By referring to the above example, by substituting the parameters obtained in the above steps into the above formula, the obtained
Optionally, before the processing device calculates the first similarity between the first sentence and the second sentence of each web text according to the above formula, the processing device may further use a gaussian formula:or using the poisson distribution formula:and calculating the similarity between the first sentence and the second sentence of each web text, and filtering the web texts in the first parallel bilingual corpus once, thereby reducing the calculation amount of the processing device.
According to the data processing method provided by the invention, the processing device determines the length normalization parameters of the first sentence and the second sentence of each network text according to the character length of the first sentence, the character length of the second sentence and the ratio of the language length of the text to be translated to the language length of the network text, and determines the first similarity of the first sentence and the second sentence of each network text according to the length normalization parameters of the first sentence and the second sentence of each network text and a preset comparison type.

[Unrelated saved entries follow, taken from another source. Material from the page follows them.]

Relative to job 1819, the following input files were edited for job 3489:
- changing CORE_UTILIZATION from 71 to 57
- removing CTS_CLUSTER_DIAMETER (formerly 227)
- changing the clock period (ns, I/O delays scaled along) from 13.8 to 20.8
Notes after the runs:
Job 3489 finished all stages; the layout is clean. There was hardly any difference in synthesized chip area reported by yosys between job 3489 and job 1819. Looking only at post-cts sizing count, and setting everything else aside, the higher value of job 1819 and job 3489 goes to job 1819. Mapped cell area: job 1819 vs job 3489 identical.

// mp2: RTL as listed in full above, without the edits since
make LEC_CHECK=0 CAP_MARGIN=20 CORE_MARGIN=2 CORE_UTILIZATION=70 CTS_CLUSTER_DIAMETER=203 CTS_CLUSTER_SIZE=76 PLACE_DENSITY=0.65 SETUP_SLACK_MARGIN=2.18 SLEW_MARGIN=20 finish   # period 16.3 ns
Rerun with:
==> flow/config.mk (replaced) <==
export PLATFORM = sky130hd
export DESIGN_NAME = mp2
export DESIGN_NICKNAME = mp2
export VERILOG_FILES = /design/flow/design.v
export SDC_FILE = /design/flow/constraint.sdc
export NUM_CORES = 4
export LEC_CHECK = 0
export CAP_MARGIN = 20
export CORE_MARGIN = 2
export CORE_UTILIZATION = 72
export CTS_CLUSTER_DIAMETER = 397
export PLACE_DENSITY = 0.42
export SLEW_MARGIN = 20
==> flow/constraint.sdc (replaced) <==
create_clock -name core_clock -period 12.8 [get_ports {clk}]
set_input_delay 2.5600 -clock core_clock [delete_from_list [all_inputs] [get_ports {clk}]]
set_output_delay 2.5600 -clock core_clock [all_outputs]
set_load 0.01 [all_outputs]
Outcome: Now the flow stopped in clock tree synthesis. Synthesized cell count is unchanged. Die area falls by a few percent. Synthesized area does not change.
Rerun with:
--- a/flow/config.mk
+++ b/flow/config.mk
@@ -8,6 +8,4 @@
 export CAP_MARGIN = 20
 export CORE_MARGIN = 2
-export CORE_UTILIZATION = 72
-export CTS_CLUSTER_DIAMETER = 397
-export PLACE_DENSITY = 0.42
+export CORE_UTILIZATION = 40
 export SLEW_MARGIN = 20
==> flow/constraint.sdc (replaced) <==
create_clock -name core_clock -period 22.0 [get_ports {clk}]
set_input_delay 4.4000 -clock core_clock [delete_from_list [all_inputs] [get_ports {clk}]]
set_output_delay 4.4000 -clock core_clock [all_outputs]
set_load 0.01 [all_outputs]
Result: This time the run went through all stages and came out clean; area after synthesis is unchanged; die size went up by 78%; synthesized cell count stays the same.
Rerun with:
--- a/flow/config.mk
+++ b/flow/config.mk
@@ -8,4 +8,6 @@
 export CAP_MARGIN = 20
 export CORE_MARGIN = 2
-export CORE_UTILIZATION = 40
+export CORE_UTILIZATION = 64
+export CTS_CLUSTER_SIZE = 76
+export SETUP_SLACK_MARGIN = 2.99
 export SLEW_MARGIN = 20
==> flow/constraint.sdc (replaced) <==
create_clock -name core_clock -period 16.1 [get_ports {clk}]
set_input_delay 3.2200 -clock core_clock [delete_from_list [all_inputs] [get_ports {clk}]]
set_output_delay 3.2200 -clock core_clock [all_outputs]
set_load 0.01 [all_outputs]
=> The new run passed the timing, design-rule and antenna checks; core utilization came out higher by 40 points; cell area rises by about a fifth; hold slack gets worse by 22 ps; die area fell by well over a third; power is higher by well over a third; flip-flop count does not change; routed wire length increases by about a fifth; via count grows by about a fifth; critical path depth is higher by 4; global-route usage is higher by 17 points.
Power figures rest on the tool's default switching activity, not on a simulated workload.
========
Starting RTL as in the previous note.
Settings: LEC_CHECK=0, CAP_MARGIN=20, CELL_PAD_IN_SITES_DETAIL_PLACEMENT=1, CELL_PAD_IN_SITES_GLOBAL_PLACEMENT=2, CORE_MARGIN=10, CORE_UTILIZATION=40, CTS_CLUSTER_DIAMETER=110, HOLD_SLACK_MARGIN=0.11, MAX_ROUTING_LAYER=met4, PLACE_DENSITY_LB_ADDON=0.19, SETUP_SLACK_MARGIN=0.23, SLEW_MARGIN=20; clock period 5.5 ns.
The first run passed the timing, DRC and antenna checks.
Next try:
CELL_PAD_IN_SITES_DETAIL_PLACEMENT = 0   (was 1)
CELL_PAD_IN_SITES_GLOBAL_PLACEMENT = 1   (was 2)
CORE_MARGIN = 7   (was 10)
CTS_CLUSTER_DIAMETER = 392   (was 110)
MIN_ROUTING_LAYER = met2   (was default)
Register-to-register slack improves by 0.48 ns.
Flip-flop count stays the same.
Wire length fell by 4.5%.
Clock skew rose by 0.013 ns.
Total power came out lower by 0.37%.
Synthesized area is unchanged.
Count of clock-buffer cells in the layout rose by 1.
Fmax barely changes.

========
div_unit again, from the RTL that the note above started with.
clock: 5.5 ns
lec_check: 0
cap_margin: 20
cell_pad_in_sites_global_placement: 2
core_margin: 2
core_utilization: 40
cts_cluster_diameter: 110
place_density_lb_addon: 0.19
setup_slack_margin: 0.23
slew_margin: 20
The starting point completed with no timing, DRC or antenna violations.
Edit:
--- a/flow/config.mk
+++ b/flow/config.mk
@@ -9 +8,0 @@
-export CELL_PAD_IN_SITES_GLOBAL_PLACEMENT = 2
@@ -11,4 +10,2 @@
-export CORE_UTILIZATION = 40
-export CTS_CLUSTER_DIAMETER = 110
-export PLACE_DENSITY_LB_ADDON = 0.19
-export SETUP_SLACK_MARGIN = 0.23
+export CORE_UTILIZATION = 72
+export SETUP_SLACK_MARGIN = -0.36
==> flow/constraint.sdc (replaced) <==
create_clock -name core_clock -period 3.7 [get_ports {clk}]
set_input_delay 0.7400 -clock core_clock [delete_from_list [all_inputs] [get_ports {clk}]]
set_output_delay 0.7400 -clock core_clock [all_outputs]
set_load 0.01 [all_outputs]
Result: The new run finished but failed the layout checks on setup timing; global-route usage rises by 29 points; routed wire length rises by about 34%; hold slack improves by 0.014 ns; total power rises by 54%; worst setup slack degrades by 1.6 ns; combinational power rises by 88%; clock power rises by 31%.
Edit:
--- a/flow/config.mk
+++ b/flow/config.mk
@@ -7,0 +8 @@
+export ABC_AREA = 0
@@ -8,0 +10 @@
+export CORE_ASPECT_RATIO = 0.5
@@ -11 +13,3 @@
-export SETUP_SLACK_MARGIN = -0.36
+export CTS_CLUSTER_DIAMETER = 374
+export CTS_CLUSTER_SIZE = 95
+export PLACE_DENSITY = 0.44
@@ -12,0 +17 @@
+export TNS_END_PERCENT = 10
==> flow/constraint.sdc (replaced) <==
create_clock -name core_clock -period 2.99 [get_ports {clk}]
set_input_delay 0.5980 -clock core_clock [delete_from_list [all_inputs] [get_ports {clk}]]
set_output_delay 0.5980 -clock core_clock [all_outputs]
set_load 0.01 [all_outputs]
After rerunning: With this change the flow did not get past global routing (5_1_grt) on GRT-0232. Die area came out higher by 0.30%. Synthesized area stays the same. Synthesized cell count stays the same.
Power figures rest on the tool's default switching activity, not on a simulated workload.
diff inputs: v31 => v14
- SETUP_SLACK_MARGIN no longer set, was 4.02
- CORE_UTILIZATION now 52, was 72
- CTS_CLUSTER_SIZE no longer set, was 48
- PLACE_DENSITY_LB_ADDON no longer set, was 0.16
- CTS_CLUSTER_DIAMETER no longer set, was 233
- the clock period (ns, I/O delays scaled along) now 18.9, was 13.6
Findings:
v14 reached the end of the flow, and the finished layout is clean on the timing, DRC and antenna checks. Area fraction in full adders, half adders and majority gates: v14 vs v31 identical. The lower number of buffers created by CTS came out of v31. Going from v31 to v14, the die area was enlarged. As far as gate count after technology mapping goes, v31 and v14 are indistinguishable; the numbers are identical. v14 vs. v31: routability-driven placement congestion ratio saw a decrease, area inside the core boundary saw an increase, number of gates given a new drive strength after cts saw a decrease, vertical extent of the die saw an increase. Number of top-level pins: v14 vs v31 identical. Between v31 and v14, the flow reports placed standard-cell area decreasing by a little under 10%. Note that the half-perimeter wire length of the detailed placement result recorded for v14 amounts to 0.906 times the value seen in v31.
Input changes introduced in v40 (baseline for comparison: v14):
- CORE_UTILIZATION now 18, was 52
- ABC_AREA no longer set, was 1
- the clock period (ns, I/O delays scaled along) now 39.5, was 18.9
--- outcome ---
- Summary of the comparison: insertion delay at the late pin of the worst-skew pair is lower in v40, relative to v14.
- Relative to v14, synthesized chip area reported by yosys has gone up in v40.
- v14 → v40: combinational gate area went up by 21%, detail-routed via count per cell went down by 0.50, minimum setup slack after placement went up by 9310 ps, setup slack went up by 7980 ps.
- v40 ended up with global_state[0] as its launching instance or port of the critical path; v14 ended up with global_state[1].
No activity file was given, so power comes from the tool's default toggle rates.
== old ==
==> flow/design.v (excerpt) <==
module MOTOR_TOP#(   
    parameter C_AXI_ID_WIDTH       = 4,         
    parameter C_AXI_ADDR_WIDTH     = 16,        
    parameter C_AXI_DATA_WIDTH     = 64,        
    parameter C_AXI_NBURST_SUPPORT = 1'b0,      
    parameter C_AXI_BURST_TYPE     = 2'b00,     
    parameter WATCH_DOG_WIDTH      = 12,         
    parameter C_ADDR_SUMOFFSET     =   32'h0000_1000,
    parameter C_ADDR_MOTOR2ETH     =   32'h0000_0000,       
    parameter C_ADDR_ETH2MOTOR     =   32'hE000_0000    
)(    
    input                               sys_clk,
    input                               sys_rst,
   	output                            	saxi_wready,  
   	input [C_AXI_ID_WIDTH-1:0]        	saxi_wid,     
   	input [C_AXI_ADDR_WIDTH-1:0]      	saxi_waddr,   
   	input [7:0]                       	saxi_wlen,    
   	input [2:0]                       	saxi_wsize,   
   	input [1:0]                       	saxi_wburst,  
   	input [1:0]                       	saxi_wlock,   
   	input [3:0]                       	saxi_wcache,  
   	input [2:0]                       	saxi_wprot,   
   	input                             	saxi_wvalid,  
   	output                            	saxi_wd_wready,   
   	input [C_AXI_DATA_WIDTH-1:0]      	saxi_wd_wdata,     
   	input [C_AXI_DATA_WIDTH/8-1:0]    	saxi_wd_wstrb,     
   	input                             	saxi_wd_wlast,     
   	input                             	saxi_wd_wvalid,    
   	output  [C_AXI_ID_WIDTH-1:0]      	saxi_wb_bid,      
   	output  [1:0]                     	saxi_wb_bresp,    
   	output                            	saxi_wb_bvalid,   
   	input                             	saxi_wb_bready,   
   	output                            	saxi_rready,      
   	input [C_AXI_ID_WIDTH-1:0]        	saxi_rid,         
  ...
clock: 4.91 ns
lec_check: 0
abc_area: 1
cap_margin: 20
core_aspect_ratio: 1.16
core_margin: 2
core_utilization: 72
cts_cluster_diameter: 328
cts_cluster_size: 16
gpl_routability_driven: 1
hold_slack_margin: 0.29
min_routing_layer: met1
place_density: 0.78
setup_slack_margin: 0.65
slew_margin: 35
tns_end_percent: 5
run.sh (not shown) runs the stock make flow with config.mk's settings and CLKGATE_MAP_FILE=.
old: done, clean on timing, DRC and antenna
[inputs] new vs old
- removing ABC_AREA (formerly 1)
- changing CORE_UTILIZATION from 72 to 59
- removing TNS_END_PERCENT (formerly 5)
- removing CTS_CLUSTER_DIAMETER (formerly 328)
- removing GPL_ROUTABILITY_DRIVEN (formerly 1)
- removing HOLD_SLACK_MARGIN (formerly 0.29)
- removing CORE_ASPECT_RATIO (formerly 1.16)
- removing MIN_ROUTING_LAYER (formerly met1)
- changing SLEW_MARGIN from 35 to 20
- removing SETUP_SLACK_MARGIN (formerly 0.65)
- removing PLACE_DENSITY (formerly 0.78)
- removing CTS_CLUSTER_SIZE (formerly 16)
- changing the clock period (ns, I/O delays scaled along) from 4.91 to 11.0
Number of nets at the end of the flow (new / old): 0.823
On area of the mapped netlist, new does better than old.
new against old: total power shows a reduction of 54%, count of mapped cells out of synthesis went down, reported net switching power shows a reduction of about 60%.
Area: new vs old -> new smaller
Measured against old, the die size of new comes out at 1.14 times the reference value.
Relative to old, setup slack has increased by 1350 ps in new.
Relative to old, core utilization decreased by 12 points in new.
H-tree depth (lower): old

========
MOTOR_TOP again, from the RTL that the note above started with.
Settings: LEC_CHECK=0, CAP_MARGIN=20, CORE_MARGIN=2, CORE_UTILIZATION=54, SLEW_MARGIN=20; clock period 9.95 ns.
The baseline ran to the end with no violations.
Edit:
--- a/flow/config.mk
+++ b/flow/config.mk
@@ -7,5 +7,9 @@
 export LEC_CHECK = 0
+export ABC_AREA = 1
 export CAP_MARGIN = 20
+export CELL_PAD_IN_SITES_DETAIL_PLACEMENT = 2
 export CORE_MARGIN = 2
-export CORE_UTILIZATION = 54
+export CORE_UTILIZATION = 40
+export HOLD_SLACK_MARGIN = 0.28
+export MIN_ROUTING_LAYER = met1
 export SLEW_MARGIN = 20
Result: Core utilization went down by 16 points; critical path depth went up by 1; die area went up by 43%; worst setup slack got worse by 0.10 ns; design area went up by 8.0%; clock skew went down by 0.0049 ns; final cell count went up by 27%.
Edit:
--- a/flow/config.mk
+++ b/flow/config.mk
@@ -10,6 +10,11 @@
 export CELL_PAD_IN_SITES_DETAIL_PLACEMENT = 2
+export CELL_PAD_IN_SITES_GLOBAL_PLACEMENT = 2
+export CORE_ASPECT_RATIO = 1.06
 export CORE_MARGIN = 2
 export CORE_UTILIZATION = 40
-export HOLD_SLACK_MARGIN = 0.28
+export CTS_CLUSTER_DIAMETER = 293
+export GPL_ROUTABILITY_DRIVEN = 0
 export MIN_ROUTING_LAYER = met1
-export SLEW_MARGIN = 20
+export PLACE_DENSITY = 0.66
+export SETUP_SLACK_MARGIN = -0.96
+export SLEW_MARGIN = 5
Outcome: Flip-flop count does not change. Worst hold slack gets worse by 0.016 ns. Clock skew goes down by 0.0066 ns. Non-clock buffer count does not change. Wire length goes down by 30%.
Edit:
==> flow/config.mk (replaced) <==
export PLATFORM = sky130hd
export DESIGN_NAME = MOTOR_TOP
export DESIGN_NICKNAME = MOTOR_TOP
export VERILOG_FILES = /design/flow/design.v
export SDC_FILE = /design/flow/constraint.sdc
export NUM_CORES = 4
export LEC_CHECK = 0
export CAP_MARGIN = 20
export CORE_MARGIN = 2
export CORE_UTILIZATION = 17
export SLEW_MARGIN = 20
==> flow/constraint.sdc (replaced) <==
create_clock -name core_clock -period 14.8 [get_ports {sys_clk}]
set_input_delay 2.9600 -clock core_clock [delete_from_list [all_inputs] [get_ports {sys_clk}]]
set_output_delay 2.9600 -clock core_clock [all_outputs]
set_load 0.01 [all_outputs]
After rerunning: The changed run went through all stages and came out clean; die size is higher by well over a third; wire length is lower by about a fifth; setup slack improved by 1.2 ns; power is lower by well over a third; sequential share of layout area is higher by 0.37 points; sequential power is lower by a quarter to a third; hold slack improved by 0.021 ns; via count is lower by about a fifth; non-clock buffer count is higher by 1.

========
MOTOR_TOP again, from the RTL that the note above started with.
make LEC_CHECK=0 ABC_AREA=1 CAP_MARGIN=20 CORE_ASPECT_RATIO=1.45 CORE_MARGIN=2 CORE_UTILIZATION=70 CTS_CLUSTER_DIAMETER=42 CTS_CLUSTER_SIZE=16 GPL_ROUTABILITY_DRIVEN=1 MIN_ROUTING_LAYER=met1 PLACE_DENSITY_LB_ADDON=0.27 SETUP_SLACK_MARGIN=0.65 SLEW_MARGIN=20 finish   # period 4.82 ns
The baseline ran to the end with no violations.
==> next run, changes <==
--- a/flow/config.mk
+++ b/flow/config.mk
@@ -7,10 +7,9 @@
 export LEC_CHECK = 0
-export ABC_AREA = 1
 export CAP_MARGIN = 20
-export CORE_ASPECT_RATIO = 1.45
-export CORE_MARGIN = 2
-export CORE_UTILIZATION = 70
-export CTS_CLUSTER_DIAMETER = 42
+export CORE_ASPECT_RATIO = 1.74
+export CORE_MARGIN = 4
+export CORE_UTILIZATION = 56
 export CTS_CLUSTER_SIZE = 16
 export GPL_ROUTABILITY_DRIVEN = 1
+export HOLD_SLACK_MARGIN = -0.06
 export MIN_ROUTING_LAYER = met1
==> flow/constraint.sdc (replaced) <==
create_clock -name core_clock -period 7.2 [get_ports {sys_clk}]
set_input_delay 1.4400 -clock core_clock [delete_from_list [all_inputs] [get_ports {sys_clk}]]
set_output_delay 1.4400 -clock core_clock [all_outputs]
set_load 0.01 [all_outputs]
Synthesized cell count shrinks by 21%.
First-iteration DRC count came out lower by 29%.
Final area is lower by 7.4%.
Wire length came out lower by 15%.
Count of clock-buffer cells in the layout increases by 5.
Sequential share of layout area goes up by 2.5 points.

========
MOTOR_TOP again, from the RTL that the note above started with.
clock: 4.82 ns
lec_check: 0
cap_margin: 0
core_margin: 2
core_utilization: 72
cts_cluster_diameter: 217
cts_cluster_size: 14
gpl_routability_driven: 0
hold_slack_margin: 0.29
place_density_lb_addon: 0.25
setup_slack_margin: 0.62
slew_margin: 40
Change:
==> flow/config.mk (replaced) <==
export PLATFORM = sky130hd
export DESIGN_NAME = MOTOR_TOP
export DESIGN_NICKNAME = MOTOR_TOP
export VERILOG_FILES = /design/flow/design.v
export SDC_FILE = /design/flow/constraint.sdc
export NUM_CORES = 4
export LEC_CHECK = 0
export ABC_AREA = 0
export CAP_MARGIN = 20
export CORE_MARGIN = 2
export CORE_UTILIZATION = 72
export CTS_CLUSTER_SIZE = 99
export SLEW_MARGIN = 20
==> flow/constraint.sdc (replaced) <==
create_clock -name core_clock -period 11.5 [get_ports {sys_clk}]
set_input_delay 2.3000 -clock core_clock [delete_from_list [all_inputs] [get_ports {sys_clk}]]
set_output_delay 2.3000 -clock core_clock [all_outputs]
set_load 0.01 [all_outputs]
Routed wire length decreases by about 11%. First-iteration DRC count decreases by about 26%. Clock skew increases by 0.017 ns. Flip-flop count is unchanged. Via count decreases by about 8%.
Change:
--- a/flow/config.mk
+++ b/flow/config.mk
@@ -7,7 +7,5 @@
 export LEC_CHECK = 0
-export ABC_AREA = 0
 export CAP_MARGIN = 20
 export CORE_MARGIN = 2
-export CORE_UTILIZATION = 72
-export CTS_CLUSTER_SIZE = 99
+export CORE_UTILIZATION = 40
 export SLEW_MARGIN = 20
==> flow/constraint.sdc (replaced) <==
create_clock -name core_clock -period 8.67 [get_ports {sys_clk}]
set_input_delay 1.7340 -clock core_clock [delete_from_list [all_inputs] [get_ports {sys_clk}]]
set_output_delay 1.7340 -clock core_clock [all_outputs]
set_load 0.01 [all_outputs]
Outcome: Final area is higher by 2.3%. Sequential power is higher by 33%. Worst setup slack got worse by 0.88 ns. Non-clock buffer count is lower by 1. Die size is higher by 78%. Routed wire length is higher by about 3%. Area after synthesis is unchanged. Power is higher by 39%.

Fig. 4 is a flowchart illustrating a fourth embodiment of a data processing method according to the present invention. On the basis of the above embodiments, the present embodiment relates to a specific process in which the processing device determines a target web text of the text to be translated according to the similarity between the text to be translated and each web text. That is, S101 specifically includes:
s401, determining a first web text set of the text to be translated from the first parallel bilingual corpus according to a first preset number and the similarity between the text to be translated and each web text, wherein the first web text set comprises a plurality of first web texts.
Specifically, the processing device sorts the obtained similarity between the translated text and each web text (for example, sorts the similarity from large to small), acquires first web texts with the similarity of 10 top from the first parallel bilingual corpus according to a first preset number (for example, 10), and takes the 10 first web texts as a first web text set.
S402, obtaining the similarity between each character of the first sentence and each character of the second sentence of each first network text.
S403, obtaining a second similarity between the first sentence and each second sentence of the first network text according to the similarity between each character of the first sentence and each character of each second sentence of the first network text.
Specifically, in order to further improve the accuracy of obtaining the target web text, the processing device obtains each character of the second sentence of each first web text in the first web file set, determines whether the character of the second sentence of each first web text is a translation character of the first sentence according to the translation relationship, and further obtains the similarity between each character of the first sentence and each character of the second sentence of each first web text.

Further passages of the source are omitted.